Funding High-Quality Aged Care Services

by David Richardson and Jim Stanford

Implementing the recommendations of the Royal Commission into Aged Care Quality and Safety will require additional Commonwealth funding of at least $10 billion per year, and there are several revenue tools which the government could use to raise those funds.

While the Royal Commission’s 148 recommendations were not explicitly costed, the Centre’s report shows that $10 billion per year (or around 0.5% of Australia’s GDP) would be the minimum required to move forward with the urgent reforms in regulation, employment practices, and quality benchmarks advised by the Commission.

The report notes Australia’s public spending on aged care is much lower than other industrial countries with better records of aged care service. It also notes that Australia’s overall tax collections are also much smaller (by about 5% of GDP) than the OECD average, and have declined relative to Australia’s GDP in recent years.

The Centre recommends that initial improvements in aged care funding should proceed immediately, even before new revenue measures are implemented. With the Commonwealth budget projected to incur major deficits for many years (due to the COVVID-19 pandemic and recession), it is neither necessary nor appropriate to fully ‘fund’ incremental aged care spending in the initial years of reform.

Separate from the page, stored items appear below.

### src/rtl/ctos_pkg.sv
package ctos_pkg;

    typedef enum logic [2:0] {
        PH_IDLE    = 3'd0,
        PH_GAP_LH  = 3'd1,
        PH_HIGH    = 3'd2,
        PH_GAP_HL  = 3'd3,
        PH_LOW     = 3'd4,
        PH_NEG_OFF = 3'd5
    } phase_e;

    typedef struct packed {
        logic demand;
        logic valley_hi;
        logic zero_cross;
        logic neg_trip;
    } sense_t;

    typedef struct packed {
        logic dem_mode;
        logic force_pwm;
    } mode_t;

    function automatic logic is_continuous(mode_t m);
        return !m.dem_mode || m.force_pwm;
    endfunction

endpackage

### src/rtl/ctos_timer.sv
module ctos_timer #(
    parameter int W = 4
) (
    input  logic         clk,
    input  logic         rst,
    input  logic         load,
    input  logic [W-1:0] len,
    output logic         done
);
    logic [W-1:0] cnt;

    always_ff @(posedge clk) begin
        if (rst)
            cnt <= '0;
        else if (load)
            cnt <= len;
        else if (cnt != '0)
            cnt <= cnt - W'(1);
    end

    assign done = (cnt == '0);
endmodule
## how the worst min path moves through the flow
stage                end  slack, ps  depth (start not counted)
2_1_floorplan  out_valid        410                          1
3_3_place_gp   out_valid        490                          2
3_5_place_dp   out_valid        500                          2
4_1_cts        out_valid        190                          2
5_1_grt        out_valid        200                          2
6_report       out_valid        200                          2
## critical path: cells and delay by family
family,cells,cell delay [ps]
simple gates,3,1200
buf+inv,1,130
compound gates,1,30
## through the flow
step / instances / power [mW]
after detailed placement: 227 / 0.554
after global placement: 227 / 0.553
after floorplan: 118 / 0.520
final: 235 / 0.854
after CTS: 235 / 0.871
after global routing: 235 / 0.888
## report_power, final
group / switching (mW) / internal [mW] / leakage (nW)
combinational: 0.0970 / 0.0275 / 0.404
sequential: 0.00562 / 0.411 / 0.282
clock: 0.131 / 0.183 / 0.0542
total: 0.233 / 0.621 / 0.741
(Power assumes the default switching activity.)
### config.mk
export PLATFORM = sky130hd
export DESIGN_NAME = flash_cmd_engine
export DESIGN_NICKNAME = d
export VERILOG_FILES = /design/src/rtl/fce_pkg.sv /design/src/rtl/fce_shifter.sv /design/src/rtl/fce_regs.sv /design/src/rtl/fce_seq.sv /design/src/rtl/flash_cmd_engine.sv
export SDC_FILE = /design/constraint.sdc
export NUM_CORES = 1
export LEC_CHECK = 0
export ABC_AREA = 1
export BUFFER_PORTS_ARGS = -buffer_cell sky130_fd_sc_hd__buf_2
export CAP_MARGIN = 5
export CORE_ASPECT_RATIO = 0.8
export CORE_UTILIZATION = 56
export CTS_CLUSTER_DIAMETER = 30
export DETAILED_ROUTE_END_ITERATION = 8
export PLACE_DENSITY_LB_ADDON = 0.3
export SLEW_MARGIN = 20
export SYNTH_ARGS = -nofsm -noshare
export SYNTH_HDL_FRONTEND = slang
export SYNTH_HIERARCHICAL = 1
export SYNTH_SLANG_ARGS = --single-unit
### constraint.sdc
create_clock -name clk_i -period 2 [get_ports clk_i]
set_clock_uncertainty 0.15 [all_clocks]
set_input_delay 0.2 -clock clk_i [delete_from_list [all_inputs] [get_ports clk_i]]
set_output_delay 0.2 -clock clk_i [all_outputs]
set_load 0.02 [all_outputs]
--- src/rtl/ramp_accumulator.sv ---
module ramp_accumulator #(
  parameter int WORD_W = 32
) (
  input  logic                clk,
  input  logic                rst_n,
  input  ramp_pkg::step_ctl_t ctl,
  input  logic                wrap_fire,
  input  logic [WORD_W-1:0]   start_word,
  input  logic [WORD_W-1:0]   inc_word,
  output logic [WORD_W-1:0]   acc_q
);

  function automatic logic [WORD_W-1:0] advance(input logic [WORD_W-1:0] a,
                                                input logic [WORD_W-1:0] d);
    return a + d;
  endfunction

  always_ff @(posedge clk or negedge rst_n) begin
    if (!rst_n)                acc_q <= '0;
    else if (ctl.clear)        acc_q <= start_word;
    else if (wrap_fire)        acc_q <= start_word;
    else if (ctl.fire)         acc_q <= advance(acc_q, inc_word);
  end

endmodule
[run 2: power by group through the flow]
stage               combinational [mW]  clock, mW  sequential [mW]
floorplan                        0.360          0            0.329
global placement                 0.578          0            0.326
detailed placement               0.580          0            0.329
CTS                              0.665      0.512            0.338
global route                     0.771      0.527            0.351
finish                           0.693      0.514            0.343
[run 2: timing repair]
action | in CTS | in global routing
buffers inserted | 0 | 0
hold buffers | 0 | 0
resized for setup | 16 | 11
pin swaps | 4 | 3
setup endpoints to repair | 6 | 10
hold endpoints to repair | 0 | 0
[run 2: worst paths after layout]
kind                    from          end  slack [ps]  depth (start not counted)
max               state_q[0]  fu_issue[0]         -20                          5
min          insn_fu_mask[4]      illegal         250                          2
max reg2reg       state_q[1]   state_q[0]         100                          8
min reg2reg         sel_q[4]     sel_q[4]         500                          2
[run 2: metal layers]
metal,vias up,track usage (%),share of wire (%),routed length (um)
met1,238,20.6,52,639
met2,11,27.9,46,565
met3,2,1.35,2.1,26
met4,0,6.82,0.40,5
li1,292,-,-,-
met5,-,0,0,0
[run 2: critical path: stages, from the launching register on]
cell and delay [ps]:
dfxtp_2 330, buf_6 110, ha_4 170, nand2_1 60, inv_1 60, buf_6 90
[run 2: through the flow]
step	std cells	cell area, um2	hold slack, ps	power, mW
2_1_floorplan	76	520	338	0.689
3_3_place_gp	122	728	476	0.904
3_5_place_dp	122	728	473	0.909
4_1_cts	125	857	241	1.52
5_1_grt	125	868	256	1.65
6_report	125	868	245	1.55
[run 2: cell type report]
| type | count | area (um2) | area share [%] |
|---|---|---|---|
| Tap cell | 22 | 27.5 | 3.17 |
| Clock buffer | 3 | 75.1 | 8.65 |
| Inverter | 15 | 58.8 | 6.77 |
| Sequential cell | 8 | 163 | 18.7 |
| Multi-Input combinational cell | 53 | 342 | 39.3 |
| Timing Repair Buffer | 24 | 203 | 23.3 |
===== config.mk =====
export PLATFORM = sky130hd
export DESIGN_NAME = tag_fetch_unit
export DESIGN_NICKNAME = d
export VERILOG_FILES = /design/src/rtl/tag_fetch_unit.sv
export SDC_FILE = /design/constraint.sdc
export NUM_CORES = 1
export LEC_CHECK = 0
export ABC_AREA = 1
export BUFFER_PORTS_ARGS = -buffer_cell sky130_fd_sc_hd__buf_2
export CORE_AREA = 2 2 82 163
export CTS_CLUSTER_DIAMETER = 200
export DETAILED_ROUTE_END_ITERATION = 10
export DIE_AREA = 0 0 84 165
export PLACE_DENSITY = 0.88
export SYNTH_ARGS = -nofsm -noshare
export SYNTH_HDL_FRONTEND = slang
export SYNTH_SLANG_ARGS = --single-unit

===== constraint.sdc =====
create_clock -name clk -period 2.85 [get_ports clk]
set_input_delay 0.855 -clock clk [delete_from_list [all_inputs] [get_ports clk]]
set_output_delay 0.855 -clock clk [all_outputs]
set_load 0.01 [all_outputs]

===== src/rtl/tag_fetch_unit.sv =====
module tag_fetch_unit #(
  parameter int W   = 16,
  parameter int PCW = 8,
  parameter int OPW = 4,
  parameter logic [OPW-1:0] JMP = '1,
  localparam int OW = 3*W,
  localparam int IW = OPW + 3 + OW,
  localparam int HW = OPW + OW
) (
  input  logic           clk,
  input  logic           rst_n,
  input  logic           local_en,
  output logic [PCW-1:0] cmd_addr,
  input  logic [IW-1:0]  cmd_data,
  input  logic           hq_valid,
  input  logic [HW-1:0]  hq_cmd,
  input  logic           hd_valid,
  input  logic [1:0]     hd_tag,
  input  logic [W-1:0]   hd_data,
  output logic           iss_valid,
  output logic           iss_src,
  output logic [OPW-1:0] iss_op,
  output logic [OW-1:0]  iss_opnd,
  output logic           tag_err
);

  logic [PCW-1:0] pc;
  logic           held;
  logic [OPW-1:0] h_op;
  logic [2:0]     h_tag;
  logic [W-1:0]   h_opnd [0:2];

  wire is_jmp   = (h_op == JMP);
  wire ready    = held && (is_jmp ? &h_tag[1:0] : &h_tag);
  wire stalled  = held && !ready;
  wire go_local = ready && !hq_valid;
  wire host_jmp = (hq_cmd[HW-1 -: OPW] == JMP);
  wire hit      = hd_valid && held && (hd_tag != 2'd3) && !h_tag[hd_tag];
  wire take     = h_opnd[1][0];

  assign cmd_addr = pc;

  always_ff @(posedge clk) begin
    if (!rst_n) begin
      pc        <= '0;
      held      <= 1'b0;
      h_op      <= '0;
      h_tag     <= '0;
      for (int i = 0; i < 3; i++) h_opnd[i] <= '0;
      iss_valid <= 1'b0;
      iss_src   <= 1'b0;
      iss_op    <= '0;
      iss_opnd  <= '0;
      tag_err   <= 1'b0;
    end else begin
      iss_valid <= 1'b0;
      if (hd_valid && !hit) tag_err <= 1'b1;
      if (hit) begin
        h_opnd[hd_tag] <= hd_data;
        h_tag[hd_tag]  <= 1'b1;
      end
      if (hq_valid) begin
        if (!host_jmp) begin
          iss_valid <= 1'b1;
          iss_src   <= 1'b1;
          iss_op    <= hq_cmd[HW-1 -: OPW];
          iss_opnd  <= hq_cmd[OW-1:0];
        end
      end else if (go_local) begin
        held <= 1'b0;
        if (is_jmp) begin
          pc <= take ? h_opnd[0][PCW-1:0] : pc + 1'b1;
        end else begin
          iss_valid <= 1'b1;
          iss_src   <= 1'b0;
          iss_op    <= h_op;
          iss_opnd  <= {h_opnd[2], h_opnd[1], h_opnd[0]};
          pc        <= pc + 1'b1;
        end
      end
      if (!held && local_en) begin
        held      <= 1'b1;
        h_op      <= cmd_data[IW-1 -: OPW];
        h_tag     <= cmd_data[OW +: 3];
        h_opnd[0] <= cmd_data[0 +: W];
        h_opnd[1] <= cmd_data[W +: W];
        h_opnd[2] <= cmd_data[2*W +: W];
      end
    end
  end

endmodule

Eventually, however, as economic and fiscal conditions stabilise, additional revenue sources will be important in underpinning high-quality aged care. The Centre’s report highlights five specific options for raising new funds – two of which were proposed by the respective Royal Commissioners:

A 1 percentage-point medicare-style flat-rate levy (proposed by Royal Commissioner Briggs).
A set of modest adjustments to personal income tax rates, preserving the existing progressivity of the system (similar to the proposal of Commissioner Pagone).
Cancelling the legislated Stage Three income tax cuts scheduled to begin in 2024 (which deliver most savings to high-income households).
Reforms in the treatment of capital gains and dividend income in the personal income tax system.
Reforms to company taxes to eliminate loopholes and raise additional revenues.
The government could use any one of these measures (or a combination of them) to support the implementation of the Royal Commission’s recommendations.